_Goal of the exercise_
Where a line in the listing below holds the word "routing", count that line; give the total alone.

_Material for this exercise_
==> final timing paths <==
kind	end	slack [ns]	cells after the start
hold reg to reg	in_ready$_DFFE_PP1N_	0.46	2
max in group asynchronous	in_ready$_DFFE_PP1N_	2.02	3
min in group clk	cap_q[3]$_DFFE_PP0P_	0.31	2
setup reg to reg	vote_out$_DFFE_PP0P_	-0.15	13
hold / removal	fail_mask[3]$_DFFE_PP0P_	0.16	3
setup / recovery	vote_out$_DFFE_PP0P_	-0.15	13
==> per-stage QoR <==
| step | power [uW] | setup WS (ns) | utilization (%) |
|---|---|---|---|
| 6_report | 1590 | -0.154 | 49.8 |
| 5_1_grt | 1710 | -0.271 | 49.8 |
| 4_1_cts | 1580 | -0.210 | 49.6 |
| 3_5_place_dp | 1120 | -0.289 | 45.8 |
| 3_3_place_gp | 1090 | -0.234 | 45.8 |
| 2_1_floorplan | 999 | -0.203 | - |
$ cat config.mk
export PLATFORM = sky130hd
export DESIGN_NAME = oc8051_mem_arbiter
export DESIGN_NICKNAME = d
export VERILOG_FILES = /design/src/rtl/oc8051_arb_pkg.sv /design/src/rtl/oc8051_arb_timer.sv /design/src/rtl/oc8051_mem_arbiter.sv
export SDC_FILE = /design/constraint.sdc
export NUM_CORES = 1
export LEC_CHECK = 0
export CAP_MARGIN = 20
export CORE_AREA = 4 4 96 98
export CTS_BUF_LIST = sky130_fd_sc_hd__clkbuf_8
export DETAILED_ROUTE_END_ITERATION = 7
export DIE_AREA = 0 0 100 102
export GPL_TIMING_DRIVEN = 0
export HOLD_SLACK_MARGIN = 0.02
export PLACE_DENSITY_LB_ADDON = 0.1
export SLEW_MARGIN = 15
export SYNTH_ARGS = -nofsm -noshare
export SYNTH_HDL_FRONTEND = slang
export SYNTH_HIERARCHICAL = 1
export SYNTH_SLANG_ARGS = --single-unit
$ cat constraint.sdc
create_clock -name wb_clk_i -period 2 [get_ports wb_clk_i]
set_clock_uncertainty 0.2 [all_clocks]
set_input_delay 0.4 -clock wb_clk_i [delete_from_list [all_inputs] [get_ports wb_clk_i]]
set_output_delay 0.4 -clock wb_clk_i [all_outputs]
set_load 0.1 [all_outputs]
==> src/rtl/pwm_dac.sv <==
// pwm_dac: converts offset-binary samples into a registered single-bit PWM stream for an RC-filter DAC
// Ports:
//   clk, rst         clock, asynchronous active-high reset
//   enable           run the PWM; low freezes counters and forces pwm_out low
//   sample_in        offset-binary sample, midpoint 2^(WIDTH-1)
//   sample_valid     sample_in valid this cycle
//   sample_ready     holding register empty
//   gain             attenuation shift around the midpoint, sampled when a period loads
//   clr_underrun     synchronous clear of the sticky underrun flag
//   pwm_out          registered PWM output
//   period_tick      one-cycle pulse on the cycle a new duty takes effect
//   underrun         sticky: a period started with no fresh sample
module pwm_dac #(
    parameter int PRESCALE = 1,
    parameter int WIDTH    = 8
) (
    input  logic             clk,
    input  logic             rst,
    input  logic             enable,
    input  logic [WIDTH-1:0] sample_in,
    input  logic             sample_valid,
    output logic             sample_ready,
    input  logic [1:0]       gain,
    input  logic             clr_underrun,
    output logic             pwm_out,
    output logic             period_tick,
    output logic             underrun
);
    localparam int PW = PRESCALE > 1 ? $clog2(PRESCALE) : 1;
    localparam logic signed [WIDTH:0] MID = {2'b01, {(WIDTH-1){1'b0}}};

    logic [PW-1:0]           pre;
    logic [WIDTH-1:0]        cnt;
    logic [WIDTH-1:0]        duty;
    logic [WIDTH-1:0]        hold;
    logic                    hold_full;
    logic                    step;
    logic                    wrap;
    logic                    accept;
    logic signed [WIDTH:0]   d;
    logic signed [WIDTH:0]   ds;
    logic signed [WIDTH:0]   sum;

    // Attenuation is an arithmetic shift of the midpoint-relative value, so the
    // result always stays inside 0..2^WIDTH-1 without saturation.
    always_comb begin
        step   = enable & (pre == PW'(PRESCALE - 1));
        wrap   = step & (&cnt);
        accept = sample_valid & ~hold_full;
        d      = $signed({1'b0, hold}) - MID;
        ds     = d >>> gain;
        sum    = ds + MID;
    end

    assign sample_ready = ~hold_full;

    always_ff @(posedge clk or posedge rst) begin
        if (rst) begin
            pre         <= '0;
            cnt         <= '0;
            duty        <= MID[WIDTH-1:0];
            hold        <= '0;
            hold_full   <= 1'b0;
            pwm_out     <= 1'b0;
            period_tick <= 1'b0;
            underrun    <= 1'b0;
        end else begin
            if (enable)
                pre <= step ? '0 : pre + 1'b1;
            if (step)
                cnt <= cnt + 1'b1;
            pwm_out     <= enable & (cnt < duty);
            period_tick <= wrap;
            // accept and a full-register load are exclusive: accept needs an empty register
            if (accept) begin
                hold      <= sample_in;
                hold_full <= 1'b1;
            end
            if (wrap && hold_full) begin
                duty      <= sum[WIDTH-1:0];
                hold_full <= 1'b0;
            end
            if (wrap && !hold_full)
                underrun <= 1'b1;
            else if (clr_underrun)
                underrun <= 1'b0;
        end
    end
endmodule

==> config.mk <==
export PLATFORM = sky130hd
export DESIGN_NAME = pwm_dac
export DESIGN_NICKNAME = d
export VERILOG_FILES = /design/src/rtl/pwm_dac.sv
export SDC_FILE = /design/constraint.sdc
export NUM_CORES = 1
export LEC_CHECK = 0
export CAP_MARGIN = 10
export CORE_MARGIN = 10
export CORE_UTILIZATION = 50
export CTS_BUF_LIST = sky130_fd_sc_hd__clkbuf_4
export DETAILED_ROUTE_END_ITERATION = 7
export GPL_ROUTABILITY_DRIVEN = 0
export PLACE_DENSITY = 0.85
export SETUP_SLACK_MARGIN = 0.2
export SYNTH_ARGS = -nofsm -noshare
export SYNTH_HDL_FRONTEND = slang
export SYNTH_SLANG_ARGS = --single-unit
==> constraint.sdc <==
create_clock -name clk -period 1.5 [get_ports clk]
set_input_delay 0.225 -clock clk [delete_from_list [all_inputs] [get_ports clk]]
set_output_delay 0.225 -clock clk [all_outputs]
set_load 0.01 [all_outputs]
...
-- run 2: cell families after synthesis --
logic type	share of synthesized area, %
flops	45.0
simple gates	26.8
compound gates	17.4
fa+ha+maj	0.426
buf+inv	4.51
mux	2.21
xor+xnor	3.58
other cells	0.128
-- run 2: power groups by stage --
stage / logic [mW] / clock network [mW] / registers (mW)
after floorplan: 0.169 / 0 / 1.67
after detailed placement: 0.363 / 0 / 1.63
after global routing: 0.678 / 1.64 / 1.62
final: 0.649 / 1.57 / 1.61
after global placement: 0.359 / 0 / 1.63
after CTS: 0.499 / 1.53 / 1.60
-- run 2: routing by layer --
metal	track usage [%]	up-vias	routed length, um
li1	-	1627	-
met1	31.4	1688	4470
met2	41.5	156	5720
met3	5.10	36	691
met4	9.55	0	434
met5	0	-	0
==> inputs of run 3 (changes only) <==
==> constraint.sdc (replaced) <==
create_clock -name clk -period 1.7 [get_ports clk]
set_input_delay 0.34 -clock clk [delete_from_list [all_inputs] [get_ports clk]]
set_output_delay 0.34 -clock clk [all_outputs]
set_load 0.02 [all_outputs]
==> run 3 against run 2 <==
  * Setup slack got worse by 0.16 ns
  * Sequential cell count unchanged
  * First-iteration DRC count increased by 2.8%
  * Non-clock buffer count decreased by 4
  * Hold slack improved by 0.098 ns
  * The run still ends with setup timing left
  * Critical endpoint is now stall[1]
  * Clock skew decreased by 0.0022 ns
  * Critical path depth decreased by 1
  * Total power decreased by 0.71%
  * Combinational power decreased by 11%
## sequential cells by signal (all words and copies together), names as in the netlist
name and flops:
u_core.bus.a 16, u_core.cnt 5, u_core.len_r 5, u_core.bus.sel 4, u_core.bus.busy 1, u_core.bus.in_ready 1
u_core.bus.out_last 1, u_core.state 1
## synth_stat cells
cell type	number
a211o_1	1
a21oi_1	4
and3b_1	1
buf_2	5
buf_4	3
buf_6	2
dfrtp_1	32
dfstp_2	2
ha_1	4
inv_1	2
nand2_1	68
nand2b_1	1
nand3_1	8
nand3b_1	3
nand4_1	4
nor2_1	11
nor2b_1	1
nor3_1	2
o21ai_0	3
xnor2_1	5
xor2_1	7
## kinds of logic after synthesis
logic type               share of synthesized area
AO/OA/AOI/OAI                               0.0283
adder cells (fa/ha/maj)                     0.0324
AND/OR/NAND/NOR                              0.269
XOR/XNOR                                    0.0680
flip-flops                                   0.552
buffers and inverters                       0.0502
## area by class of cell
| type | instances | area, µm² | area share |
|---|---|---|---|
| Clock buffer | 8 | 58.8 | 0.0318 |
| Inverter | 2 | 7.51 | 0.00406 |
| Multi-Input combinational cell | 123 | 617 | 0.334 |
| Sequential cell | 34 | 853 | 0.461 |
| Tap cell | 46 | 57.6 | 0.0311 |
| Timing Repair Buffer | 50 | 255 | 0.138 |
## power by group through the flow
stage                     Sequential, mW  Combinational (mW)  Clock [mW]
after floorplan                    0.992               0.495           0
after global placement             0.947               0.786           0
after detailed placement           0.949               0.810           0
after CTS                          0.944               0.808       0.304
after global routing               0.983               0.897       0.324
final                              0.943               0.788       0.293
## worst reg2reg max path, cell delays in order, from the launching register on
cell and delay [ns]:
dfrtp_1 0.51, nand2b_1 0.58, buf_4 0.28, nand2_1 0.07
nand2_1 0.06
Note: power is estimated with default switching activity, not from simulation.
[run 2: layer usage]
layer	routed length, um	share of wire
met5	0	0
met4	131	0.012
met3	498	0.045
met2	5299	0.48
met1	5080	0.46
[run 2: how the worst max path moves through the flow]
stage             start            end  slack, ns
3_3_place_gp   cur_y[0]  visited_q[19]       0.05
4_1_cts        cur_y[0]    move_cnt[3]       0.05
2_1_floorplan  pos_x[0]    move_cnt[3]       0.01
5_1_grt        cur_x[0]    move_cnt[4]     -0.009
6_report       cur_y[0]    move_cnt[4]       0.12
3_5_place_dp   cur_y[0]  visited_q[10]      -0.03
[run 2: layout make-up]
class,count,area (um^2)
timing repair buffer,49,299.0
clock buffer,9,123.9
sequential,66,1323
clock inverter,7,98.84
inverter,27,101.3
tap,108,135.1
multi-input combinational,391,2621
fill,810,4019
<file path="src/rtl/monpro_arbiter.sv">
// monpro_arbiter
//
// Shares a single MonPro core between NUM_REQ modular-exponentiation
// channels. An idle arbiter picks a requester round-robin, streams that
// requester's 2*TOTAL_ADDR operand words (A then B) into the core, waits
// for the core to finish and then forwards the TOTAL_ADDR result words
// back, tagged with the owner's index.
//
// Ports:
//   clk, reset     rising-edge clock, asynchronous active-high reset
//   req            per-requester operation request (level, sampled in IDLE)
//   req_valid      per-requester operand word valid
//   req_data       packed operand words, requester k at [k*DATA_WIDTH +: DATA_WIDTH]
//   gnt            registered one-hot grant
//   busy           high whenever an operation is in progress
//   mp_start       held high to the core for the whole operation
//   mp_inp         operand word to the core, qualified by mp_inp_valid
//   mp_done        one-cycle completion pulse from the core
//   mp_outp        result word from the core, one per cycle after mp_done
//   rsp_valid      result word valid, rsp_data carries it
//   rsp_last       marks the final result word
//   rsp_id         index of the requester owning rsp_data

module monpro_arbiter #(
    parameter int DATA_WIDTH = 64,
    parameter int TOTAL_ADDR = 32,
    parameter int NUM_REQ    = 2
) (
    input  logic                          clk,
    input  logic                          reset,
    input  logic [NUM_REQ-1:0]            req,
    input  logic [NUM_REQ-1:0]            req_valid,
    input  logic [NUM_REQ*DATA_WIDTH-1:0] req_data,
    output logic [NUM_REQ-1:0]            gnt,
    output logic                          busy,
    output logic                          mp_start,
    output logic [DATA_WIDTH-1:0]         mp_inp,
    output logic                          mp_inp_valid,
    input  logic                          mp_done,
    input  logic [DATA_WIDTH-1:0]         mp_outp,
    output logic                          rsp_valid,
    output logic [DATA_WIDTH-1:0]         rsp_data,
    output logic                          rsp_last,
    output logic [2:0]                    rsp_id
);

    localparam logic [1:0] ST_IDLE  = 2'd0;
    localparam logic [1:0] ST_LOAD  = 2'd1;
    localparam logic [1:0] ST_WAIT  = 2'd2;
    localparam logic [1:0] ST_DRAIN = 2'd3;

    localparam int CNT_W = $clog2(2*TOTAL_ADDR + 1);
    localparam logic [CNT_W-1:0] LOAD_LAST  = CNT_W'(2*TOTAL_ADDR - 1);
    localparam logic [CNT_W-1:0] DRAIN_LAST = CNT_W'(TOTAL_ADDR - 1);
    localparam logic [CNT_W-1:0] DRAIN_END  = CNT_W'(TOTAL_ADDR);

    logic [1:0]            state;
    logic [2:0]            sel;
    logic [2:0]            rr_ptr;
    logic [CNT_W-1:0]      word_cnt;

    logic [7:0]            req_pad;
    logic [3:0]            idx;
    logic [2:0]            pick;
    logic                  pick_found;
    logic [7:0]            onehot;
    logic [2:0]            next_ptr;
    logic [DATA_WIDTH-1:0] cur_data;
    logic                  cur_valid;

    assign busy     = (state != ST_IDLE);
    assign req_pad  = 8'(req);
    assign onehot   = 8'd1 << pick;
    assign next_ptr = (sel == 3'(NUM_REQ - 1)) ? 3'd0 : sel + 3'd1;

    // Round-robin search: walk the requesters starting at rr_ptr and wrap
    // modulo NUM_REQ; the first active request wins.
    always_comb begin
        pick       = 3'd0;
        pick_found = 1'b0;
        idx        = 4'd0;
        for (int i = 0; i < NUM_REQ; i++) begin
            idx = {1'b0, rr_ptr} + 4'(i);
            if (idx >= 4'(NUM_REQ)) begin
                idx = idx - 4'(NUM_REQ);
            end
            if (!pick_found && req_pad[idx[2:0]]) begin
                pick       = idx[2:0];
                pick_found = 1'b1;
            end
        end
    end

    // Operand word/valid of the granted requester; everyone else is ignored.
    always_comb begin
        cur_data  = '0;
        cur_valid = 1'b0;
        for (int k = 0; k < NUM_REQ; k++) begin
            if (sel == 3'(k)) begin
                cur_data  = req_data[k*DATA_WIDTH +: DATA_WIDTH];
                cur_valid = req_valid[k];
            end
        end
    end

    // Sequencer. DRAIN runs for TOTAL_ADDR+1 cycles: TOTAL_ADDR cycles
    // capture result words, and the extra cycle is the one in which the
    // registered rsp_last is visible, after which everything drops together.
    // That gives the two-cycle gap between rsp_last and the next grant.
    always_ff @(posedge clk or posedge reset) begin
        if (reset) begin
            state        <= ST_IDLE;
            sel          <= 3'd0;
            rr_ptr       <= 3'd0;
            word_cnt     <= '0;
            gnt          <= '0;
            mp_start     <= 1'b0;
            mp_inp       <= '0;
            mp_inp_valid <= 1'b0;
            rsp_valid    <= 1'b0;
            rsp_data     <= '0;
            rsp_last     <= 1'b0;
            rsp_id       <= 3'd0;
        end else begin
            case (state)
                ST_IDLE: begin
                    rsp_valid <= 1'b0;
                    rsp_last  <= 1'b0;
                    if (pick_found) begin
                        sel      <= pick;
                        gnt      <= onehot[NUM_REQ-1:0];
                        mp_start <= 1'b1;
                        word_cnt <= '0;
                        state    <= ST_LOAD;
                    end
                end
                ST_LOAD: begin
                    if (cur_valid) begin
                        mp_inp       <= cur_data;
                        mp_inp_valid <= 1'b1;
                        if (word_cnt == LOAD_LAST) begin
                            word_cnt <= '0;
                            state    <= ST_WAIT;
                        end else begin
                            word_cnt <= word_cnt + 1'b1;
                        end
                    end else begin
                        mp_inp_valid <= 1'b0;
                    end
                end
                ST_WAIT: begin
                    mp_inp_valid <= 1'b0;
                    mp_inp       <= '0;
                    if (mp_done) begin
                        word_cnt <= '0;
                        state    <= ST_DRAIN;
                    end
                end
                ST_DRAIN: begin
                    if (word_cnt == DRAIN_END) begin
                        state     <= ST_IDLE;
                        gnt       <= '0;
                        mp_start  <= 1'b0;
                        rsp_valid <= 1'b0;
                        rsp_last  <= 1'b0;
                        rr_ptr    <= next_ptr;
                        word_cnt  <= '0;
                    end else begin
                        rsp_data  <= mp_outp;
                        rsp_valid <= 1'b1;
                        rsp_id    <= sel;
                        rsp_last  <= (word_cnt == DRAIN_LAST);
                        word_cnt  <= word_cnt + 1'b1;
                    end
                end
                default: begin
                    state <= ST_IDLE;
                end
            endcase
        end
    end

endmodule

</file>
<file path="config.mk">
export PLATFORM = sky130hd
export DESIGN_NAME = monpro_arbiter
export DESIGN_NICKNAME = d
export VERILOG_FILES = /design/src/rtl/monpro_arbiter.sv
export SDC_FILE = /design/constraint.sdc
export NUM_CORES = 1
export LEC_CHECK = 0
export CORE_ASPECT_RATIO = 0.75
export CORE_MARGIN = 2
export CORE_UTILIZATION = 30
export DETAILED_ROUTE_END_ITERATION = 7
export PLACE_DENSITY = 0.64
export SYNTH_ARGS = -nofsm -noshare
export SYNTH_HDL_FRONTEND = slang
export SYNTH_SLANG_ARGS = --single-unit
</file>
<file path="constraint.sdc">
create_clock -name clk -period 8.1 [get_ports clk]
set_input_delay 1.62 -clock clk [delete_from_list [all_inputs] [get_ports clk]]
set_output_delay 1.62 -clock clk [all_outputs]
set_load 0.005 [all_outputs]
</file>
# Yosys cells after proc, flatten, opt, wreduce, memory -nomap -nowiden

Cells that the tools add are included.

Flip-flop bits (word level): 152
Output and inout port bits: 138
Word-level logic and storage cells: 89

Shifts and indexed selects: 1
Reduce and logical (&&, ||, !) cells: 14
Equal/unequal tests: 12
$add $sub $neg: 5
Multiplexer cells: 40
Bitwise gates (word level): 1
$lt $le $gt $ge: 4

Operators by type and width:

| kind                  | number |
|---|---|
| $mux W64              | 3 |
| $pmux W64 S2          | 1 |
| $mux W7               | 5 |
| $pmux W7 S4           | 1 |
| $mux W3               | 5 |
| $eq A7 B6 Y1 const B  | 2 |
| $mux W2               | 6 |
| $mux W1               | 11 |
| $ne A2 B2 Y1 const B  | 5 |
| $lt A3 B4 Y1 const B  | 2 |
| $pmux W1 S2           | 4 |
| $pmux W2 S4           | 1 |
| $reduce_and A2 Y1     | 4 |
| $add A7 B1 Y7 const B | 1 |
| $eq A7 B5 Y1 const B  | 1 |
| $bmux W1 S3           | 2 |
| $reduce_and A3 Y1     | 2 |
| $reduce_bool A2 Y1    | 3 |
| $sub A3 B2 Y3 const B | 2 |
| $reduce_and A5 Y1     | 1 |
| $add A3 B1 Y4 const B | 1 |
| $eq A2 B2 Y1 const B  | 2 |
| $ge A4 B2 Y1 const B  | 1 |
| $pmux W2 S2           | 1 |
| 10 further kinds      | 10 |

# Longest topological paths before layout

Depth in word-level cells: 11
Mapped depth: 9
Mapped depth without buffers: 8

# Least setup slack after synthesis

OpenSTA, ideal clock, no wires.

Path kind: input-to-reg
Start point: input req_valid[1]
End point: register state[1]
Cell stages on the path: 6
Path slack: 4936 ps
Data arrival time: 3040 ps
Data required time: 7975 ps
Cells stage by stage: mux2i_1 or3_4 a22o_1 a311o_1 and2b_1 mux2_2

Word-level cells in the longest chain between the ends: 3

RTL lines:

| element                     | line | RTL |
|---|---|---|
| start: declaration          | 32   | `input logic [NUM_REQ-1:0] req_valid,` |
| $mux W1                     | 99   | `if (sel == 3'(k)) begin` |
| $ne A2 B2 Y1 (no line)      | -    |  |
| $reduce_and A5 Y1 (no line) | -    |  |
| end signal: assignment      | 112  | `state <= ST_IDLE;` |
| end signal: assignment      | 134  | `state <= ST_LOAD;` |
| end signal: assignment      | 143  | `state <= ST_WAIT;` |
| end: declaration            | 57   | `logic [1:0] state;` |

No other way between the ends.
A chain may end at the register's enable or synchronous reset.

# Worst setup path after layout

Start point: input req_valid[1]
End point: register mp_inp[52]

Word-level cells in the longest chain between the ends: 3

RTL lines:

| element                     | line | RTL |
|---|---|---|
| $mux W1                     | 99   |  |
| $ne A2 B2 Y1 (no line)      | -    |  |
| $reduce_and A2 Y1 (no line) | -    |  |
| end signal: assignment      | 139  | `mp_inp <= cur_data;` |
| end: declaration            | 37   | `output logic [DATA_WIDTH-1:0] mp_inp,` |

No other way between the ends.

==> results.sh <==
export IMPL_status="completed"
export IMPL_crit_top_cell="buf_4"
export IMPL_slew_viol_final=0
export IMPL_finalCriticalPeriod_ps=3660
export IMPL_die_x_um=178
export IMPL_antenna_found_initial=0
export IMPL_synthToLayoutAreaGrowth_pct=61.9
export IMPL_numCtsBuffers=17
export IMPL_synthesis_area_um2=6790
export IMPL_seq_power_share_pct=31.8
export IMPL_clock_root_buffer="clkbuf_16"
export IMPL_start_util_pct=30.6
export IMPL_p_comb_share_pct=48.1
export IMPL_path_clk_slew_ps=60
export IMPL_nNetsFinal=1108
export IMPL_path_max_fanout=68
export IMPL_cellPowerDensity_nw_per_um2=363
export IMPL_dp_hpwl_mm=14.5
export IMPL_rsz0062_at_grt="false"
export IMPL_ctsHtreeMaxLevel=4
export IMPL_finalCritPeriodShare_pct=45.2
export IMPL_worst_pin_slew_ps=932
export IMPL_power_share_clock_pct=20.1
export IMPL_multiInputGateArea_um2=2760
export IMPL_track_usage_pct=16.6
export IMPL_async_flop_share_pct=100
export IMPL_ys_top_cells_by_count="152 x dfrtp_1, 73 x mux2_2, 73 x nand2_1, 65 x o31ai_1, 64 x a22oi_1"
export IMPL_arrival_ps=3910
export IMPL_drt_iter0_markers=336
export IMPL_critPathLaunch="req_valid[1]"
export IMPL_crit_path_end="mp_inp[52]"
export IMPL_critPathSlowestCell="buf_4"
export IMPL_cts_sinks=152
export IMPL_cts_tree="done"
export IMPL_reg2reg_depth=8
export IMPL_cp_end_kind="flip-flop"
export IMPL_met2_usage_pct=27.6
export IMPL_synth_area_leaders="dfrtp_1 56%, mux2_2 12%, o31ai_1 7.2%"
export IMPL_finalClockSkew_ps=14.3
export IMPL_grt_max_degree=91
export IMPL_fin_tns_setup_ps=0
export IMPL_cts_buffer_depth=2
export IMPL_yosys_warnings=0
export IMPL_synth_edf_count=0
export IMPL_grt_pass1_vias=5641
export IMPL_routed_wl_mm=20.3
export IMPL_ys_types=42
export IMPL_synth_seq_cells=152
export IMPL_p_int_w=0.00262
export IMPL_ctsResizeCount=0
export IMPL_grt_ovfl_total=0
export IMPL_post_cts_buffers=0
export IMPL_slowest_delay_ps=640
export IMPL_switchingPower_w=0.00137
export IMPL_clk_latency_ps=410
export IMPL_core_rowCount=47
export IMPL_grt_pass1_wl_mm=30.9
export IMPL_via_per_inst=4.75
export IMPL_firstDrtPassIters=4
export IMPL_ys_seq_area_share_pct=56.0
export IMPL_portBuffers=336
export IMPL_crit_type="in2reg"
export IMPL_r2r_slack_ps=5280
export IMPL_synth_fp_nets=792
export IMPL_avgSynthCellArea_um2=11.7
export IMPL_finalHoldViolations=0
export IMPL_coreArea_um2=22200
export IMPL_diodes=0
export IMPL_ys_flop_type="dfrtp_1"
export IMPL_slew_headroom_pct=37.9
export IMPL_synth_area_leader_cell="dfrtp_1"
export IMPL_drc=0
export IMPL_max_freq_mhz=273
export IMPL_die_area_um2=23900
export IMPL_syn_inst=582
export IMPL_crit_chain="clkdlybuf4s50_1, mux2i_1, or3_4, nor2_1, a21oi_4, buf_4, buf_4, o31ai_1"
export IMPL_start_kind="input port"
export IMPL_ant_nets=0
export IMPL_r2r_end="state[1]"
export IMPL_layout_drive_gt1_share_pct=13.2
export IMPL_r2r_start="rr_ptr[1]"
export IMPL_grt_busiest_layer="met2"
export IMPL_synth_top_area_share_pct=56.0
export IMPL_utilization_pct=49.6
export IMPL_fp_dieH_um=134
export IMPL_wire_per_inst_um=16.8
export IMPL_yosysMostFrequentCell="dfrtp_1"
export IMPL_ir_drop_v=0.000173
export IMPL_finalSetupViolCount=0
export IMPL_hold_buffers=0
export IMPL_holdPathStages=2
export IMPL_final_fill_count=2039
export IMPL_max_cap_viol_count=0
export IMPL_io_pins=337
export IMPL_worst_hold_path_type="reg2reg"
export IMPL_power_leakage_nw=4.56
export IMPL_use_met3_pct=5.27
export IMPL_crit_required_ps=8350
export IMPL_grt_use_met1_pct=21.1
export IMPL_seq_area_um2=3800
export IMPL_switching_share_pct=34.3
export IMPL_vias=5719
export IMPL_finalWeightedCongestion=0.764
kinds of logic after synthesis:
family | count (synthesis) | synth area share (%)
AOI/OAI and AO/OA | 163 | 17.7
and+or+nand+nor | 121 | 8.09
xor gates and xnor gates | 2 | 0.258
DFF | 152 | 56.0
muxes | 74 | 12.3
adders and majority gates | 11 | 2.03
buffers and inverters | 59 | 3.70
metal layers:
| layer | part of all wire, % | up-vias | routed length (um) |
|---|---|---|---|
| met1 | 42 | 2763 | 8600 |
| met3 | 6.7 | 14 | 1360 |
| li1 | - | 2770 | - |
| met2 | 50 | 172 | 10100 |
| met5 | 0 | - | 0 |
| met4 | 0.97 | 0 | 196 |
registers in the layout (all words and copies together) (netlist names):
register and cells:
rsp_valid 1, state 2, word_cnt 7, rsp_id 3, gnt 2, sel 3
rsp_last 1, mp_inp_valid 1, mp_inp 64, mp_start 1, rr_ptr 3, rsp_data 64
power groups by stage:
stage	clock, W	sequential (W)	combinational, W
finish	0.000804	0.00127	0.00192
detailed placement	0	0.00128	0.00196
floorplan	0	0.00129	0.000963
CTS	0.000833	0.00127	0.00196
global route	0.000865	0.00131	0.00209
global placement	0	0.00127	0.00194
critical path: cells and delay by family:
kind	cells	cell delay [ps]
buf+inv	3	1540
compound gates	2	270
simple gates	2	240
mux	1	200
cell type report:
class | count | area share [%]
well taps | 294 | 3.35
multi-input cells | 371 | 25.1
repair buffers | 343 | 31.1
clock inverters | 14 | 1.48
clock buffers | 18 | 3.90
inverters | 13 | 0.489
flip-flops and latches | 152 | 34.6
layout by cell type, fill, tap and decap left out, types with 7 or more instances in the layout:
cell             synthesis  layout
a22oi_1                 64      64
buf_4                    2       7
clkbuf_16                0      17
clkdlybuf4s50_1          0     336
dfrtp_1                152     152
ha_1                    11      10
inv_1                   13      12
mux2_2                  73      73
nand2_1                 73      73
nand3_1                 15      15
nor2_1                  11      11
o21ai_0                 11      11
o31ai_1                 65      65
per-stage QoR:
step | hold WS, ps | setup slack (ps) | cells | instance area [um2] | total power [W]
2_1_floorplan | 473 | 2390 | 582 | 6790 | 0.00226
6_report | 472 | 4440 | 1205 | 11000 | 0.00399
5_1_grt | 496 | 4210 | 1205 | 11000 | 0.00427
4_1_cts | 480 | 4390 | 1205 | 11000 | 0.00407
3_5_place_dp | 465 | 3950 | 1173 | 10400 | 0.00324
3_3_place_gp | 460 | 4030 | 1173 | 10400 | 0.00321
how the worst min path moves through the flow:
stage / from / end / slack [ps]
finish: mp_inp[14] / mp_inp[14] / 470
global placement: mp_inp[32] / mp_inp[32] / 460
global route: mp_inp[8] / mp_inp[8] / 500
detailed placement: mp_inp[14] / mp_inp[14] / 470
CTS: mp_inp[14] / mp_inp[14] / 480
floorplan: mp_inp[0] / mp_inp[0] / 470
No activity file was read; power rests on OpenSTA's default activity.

_Result of this task_
3